— Exercise objective —
Pull every line with the word "after" out of the entries below.
(Beginning of Source material)
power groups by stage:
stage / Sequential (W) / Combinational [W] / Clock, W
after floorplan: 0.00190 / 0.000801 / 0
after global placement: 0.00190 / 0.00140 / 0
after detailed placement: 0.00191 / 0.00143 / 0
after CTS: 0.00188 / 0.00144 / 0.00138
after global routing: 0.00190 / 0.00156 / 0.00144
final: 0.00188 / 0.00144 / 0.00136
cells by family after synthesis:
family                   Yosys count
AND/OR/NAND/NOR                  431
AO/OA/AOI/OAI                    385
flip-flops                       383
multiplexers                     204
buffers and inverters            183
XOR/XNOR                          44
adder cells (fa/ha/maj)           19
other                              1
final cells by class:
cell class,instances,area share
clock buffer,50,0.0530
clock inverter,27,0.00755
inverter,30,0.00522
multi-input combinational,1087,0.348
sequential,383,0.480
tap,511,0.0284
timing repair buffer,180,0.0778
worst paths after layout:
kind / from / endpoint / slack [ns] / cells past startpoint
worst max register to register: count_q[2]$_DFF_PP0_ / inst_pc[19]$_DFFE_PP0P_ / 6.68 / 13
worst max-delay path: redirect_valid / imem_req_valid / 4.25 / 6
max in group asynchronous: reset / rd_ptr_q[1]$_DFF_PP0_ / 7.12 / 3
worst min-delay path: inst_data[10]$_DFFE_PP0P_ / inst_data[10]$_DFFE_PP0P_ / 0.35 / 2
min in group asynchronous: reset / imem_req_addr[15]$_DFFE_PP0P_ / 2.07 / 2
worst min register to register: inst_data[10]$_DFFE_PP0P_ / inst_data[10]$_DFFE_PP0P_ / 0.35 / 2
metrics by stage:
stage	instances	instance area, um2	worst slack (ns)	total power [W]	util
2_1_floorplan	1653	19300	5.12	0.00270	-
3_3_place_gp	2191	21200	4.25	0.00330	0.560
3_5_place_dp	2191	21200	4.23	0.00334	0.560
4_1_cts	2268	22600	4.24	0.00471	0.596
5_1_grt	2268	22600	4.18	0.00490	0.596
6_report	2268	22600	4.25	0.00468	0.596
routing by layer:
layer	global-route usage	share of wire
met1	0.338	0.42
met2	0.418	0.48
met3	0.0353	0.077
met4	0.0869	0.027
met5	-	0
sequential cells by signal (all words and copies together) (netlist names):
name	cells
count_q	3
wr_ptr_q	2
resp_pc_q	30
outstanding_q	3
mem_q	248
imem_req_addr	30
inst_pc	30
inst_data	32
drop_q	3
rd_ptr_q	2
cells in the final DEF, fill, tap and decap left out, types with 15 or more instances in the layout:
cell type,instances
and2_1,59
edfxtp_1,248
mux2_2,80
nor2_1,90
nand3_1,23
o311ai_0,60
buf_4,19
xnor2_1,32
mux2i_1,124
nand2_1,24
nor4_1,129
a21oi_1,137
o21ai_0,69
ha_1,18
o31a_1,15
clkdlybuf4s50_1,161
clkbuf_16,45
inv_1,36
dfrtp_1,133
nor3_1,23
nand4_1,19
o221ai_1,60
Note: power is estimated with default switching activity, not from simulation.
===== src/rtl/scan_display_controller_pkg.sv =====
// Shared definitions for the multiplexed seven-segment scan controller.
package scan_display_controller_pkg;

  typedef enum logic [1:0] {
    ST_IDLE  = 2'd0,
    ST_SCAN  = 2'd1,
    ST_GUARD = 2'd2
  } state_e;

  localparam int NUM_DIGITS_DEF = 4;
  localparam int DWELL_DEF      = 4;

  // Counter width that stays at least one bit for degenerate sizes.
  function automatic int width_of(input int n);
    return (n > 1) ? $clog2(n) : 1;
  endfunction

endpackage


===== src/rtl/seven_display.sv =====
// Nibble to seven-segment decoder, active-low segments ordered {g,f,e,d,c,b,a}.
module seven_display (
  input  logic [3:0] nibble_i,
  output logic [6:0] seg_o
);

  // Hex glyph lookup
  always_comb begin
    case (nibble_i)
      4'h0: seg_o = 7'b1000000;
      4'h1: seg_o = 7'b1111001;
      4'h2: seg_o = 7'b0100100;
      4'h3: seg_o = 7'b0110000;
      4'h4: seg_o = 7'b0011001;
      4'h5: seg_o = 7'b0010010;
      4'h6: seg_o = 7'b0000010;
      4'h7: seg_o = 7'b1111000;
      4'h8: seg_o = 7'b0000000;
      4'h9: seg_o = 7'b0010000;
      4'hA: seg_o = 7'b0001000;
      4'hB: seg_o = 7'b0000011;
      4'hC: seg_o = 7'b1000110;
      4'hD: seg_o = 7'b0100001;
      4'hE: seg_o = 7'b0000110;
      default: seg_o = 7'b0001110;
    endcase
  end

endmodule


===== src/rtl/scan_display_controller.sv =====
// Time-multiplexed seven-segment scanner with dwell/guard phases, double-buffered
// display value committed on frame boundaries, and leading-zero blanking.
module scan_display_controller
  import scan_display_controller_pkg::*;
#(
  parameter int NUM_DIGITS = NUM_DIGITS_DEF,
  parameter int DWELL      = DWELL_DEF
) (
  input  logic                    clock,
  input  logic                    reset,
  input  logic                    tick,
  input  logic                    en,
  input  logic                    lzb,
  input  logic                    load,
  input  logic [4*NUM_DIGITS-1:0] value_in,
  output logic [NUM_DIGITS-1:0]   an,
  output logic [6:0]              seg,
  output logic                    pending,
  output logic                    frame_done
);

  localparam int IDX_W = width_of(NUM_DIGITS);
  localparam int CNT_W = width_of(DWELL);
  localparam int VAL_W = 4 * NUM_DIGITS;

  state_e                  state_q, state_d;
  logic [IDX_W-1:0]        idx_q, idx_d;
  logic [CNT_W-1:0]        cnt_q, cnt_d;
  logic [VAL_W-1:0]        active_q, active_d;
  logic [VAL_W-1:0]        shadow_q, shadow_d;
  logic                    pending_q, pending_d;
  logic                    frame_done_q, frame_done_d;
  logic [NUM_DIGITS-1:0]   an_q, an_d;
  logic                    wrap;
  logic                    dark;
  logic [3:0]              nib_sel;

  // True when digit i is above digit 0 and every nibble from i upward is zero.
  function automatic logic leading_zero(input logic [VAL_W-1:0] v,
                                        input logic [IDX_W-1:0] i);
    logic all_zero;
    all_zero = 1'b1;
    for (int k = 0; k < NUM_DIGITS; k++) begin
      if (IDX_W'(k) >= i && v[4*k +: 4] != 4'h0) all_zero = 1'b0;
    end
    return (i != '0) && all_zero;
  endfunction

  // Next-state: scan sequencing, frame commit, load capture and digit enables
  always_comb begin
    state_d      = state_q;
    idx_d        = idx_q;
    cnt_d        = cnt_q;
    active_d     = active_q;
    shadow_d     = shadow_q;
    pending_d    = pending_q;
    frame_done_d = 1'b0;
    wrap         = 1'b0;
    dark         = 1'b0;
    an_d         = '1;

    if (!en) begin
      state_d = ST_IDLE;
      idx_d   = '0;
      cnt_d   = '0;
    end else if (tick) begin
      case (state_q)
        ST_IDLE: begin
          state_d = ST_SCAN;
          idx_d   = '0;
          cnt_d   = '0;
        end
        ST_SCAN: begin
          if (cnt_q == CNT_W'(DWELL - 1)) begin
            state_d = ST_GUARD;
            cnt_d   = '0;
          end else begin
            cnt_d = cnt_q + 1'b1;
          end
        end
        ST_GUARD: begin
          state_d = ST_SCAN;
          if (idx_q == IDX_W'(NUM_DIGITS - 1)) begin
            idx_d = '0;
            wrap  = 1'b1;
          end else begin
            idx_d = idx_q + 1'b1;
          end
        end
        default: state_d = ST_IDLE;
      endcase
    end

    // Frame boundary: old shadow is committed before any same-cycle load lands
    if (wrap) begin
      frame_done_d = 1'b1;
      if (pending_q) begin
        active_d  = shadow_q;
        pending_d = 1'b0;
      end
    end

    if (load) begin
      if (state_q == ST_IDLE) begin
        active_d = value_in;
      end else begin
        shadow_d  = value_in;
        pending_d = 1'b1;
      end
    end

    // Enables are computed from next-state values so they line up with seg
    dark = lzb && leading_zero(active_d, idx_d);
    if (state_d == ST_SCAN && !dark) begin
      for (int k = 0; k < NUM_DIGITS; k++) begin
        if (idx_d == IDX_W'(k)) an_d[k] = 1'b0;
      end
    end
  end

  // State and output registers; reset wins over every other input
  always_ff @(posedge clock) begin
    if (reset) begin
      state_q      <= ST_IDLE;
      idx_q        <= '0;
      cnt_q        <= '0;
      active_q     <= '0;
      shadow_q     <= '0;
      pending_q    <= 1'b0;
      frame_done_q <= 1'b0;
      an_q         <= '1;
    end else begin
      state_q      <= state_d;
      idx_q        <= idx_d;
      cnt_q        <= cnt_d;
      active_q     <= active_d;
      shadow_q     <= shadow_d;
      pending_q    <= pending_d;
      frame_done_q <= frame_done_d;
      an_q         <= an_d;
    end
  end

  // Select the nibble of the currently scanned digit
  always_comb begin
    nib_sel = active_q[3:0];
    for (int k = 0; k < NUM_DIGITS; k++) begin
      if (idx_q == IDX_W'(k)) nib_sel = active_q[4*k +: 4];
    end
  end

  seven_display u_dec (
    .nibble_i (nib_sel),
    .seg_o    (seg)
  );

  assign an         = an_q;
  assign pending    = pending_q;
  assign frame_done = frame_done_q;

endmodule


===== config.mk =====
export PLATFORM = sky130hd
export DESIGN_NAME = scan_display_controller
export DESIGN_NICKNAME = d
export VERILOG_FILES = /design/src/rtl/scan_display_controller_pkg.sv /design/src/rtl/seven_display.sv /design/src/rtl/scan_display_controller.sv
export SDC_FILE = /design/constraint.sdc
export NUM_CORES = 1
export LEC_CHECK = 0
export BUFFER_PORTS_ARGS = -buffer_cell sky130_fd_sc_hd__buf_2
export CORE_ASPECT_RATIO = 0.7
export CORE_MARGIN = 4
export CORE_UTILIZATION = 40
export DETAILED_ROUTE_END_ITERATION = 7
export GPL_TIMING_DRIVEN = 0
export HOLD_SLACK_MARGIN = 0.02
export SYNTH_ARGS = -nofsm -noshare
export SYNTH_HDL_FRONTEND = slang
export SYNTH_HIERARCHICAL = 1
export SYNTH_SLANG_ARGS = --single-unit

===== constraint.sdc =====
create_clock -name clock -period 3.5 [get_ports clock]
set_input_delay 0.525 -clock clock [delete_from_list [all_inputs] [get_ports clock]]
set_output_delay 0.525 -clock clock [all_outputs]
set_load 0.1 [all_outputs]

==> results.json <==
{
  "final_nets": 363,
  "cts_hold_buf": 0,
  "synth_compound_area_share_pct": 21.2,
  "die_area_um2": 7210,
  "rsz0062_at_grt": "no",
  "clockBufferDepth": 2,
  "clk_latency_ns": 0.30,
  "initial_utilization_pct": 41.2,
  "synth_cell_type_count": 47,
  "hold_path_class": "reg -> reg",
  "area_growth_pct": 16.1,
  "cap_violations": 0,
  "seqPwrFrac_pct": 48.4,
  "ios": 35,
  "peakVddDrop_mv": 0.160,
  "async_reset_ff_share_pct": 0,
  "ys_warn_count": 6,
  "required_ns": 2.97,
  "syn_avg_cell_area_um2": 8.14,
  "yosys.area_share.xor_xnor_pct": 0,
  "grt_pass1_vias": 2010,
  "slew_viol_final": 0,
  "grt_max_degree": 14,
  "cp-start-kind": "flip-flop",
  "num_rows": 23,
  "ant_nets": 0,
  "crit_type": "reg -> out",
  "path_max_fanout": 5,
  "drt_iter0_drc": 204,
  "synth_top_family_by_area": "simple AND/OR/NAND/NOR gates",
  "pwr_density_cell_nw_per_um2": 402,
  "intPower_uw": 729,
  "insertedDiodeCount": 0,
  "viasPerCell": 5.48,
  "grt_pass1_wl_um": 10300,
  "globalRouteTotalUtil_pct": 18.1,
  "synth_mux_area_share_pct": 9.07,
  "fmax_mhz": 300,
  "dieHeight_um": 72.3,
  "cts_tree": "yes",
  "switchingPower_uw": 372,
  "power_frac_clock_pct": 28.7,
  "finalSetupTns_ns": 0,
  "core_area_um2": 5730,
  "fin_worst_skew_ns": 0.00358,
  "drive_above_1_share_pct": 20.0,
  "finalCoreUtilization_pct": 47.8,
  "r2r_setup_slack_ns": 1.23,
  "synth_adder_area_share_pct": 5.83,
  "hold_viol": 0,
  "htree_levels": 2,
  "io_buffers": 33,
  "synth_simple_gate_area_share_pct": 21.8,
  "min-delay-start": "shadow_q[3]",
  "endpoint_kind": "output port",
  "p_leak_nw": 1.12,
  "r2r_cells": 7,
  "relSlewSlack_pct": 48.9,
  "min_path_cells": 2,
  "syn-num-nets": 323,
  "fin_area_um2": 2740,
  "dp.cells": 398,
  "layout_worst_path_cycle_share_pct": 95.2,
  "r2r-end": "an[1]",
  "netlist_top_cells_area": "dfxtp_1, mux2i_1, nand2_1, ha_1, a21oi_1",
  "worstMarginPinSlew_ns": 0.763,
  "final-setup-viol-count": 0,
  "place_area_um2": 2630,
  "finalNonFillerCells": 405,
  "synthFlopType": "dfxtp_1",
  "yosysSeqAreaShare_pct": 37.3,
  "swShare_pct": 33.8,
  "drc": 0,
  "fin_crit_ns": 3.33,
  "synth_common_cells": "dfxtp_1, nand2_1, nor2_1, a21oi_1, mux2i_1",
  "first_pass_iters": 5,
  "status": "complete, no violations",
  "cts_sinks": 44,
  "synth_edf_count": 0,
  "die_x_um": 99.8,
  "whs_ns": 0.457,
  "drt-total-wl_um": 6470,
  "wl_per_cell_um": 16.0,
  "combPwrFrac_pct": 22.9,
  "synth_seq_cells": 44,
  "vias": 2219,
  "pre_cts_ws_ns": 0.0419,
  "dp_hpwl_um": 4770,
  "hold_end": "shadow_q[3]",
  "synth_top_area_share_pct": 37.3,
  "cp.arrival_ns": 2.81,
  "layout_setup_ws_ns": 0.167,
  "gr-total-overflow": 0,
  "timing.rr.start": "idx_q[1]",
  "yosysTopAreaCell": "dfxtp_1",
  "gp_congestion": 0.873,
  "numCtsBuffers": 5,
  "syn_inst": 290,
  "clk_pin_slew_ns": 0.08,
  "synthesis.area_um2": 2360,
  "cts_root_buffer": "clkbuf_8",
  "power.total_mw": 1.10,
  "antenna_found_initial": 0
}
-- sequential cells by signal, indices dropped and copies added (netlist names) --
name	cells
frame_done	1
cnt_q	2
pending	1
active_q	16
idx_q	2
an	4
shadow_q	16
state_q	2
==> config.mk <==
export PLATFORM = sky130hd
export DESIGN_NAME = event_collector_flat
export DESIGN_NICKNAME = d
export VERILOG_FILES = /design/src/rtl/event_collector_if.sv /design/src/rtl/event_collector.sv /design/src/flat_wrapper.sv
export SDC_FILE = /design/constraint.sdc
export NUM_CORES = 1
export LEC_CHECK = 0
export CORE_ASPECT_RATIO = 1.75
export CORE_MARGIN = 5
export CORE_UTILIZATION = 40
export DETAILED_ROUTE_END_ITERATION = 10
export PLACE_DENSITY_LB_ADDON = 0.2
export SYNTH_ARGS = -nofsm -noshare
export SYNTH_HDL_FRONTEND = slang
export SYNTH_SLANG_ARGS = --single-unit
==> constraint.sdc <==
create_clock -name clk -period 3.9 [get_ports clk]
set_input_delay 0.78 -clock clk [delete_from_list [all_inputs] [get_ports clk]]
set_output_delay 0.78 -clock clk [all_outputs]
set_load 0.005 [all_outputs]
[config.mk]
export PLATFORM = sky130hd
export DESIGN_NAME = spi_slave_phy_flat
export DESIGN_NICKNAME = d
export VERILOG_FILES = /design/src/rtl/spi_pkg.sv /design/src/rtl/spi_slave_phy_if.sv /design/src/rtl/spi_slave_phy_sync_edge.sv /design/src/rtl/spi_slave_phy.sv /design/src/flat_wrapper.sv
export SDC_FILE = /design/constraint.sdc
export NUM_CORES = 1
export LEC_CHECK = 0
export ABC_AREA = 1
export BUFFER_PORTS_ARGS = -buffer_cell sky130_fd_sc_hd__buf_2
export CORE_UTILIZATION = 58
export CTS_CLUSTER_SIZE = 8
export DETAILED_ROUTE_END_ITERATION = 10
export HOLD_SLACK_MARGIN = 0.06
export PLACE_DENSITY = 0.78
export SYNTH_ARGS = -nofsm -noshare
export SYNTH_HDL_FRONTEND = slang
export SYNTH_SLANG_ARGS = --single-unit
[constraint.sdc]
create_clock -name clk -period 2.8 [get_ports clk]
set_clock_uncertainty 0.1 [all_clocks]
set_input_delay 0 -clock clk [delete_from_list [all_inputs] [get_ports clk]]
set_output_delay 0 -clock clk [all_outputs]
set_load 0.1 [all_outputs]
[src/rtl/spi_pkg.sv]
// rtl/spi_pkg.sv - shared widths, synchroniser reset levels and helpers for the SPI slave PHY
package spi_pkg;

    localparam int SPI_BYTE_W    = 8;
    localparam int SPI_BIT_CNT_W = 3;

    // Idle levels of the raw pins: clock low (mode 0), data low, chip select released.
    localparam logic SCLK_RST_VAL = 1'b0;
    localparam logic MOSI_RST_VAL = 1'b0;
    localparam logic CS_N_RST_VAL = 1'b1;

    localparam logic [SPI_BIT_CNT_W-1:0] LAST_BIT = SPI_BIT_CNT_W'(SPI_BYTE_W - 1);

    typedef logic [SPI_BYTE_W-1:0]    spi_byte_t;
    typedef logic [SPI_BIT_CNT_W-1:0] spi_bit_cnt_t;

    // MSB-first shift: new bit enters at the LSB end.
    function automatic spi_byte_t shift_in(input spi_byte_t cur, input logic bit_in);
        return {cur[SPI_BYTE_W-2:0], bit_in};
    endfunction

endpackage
(End of Source material)
— Written answer —
after floorplan: 0.00190 / 0.000801 / 0
after global placement: 0.00190 / 0.00140 / 0
after detailed placement: 0.00191 / 0.00143 / 0
after CTS: 0.00188 / 0.00144 / 0.00138
after global routing: 0.00190 / 0.00156 / 0.00144
cells by family after synthesis:
worst paths after layout:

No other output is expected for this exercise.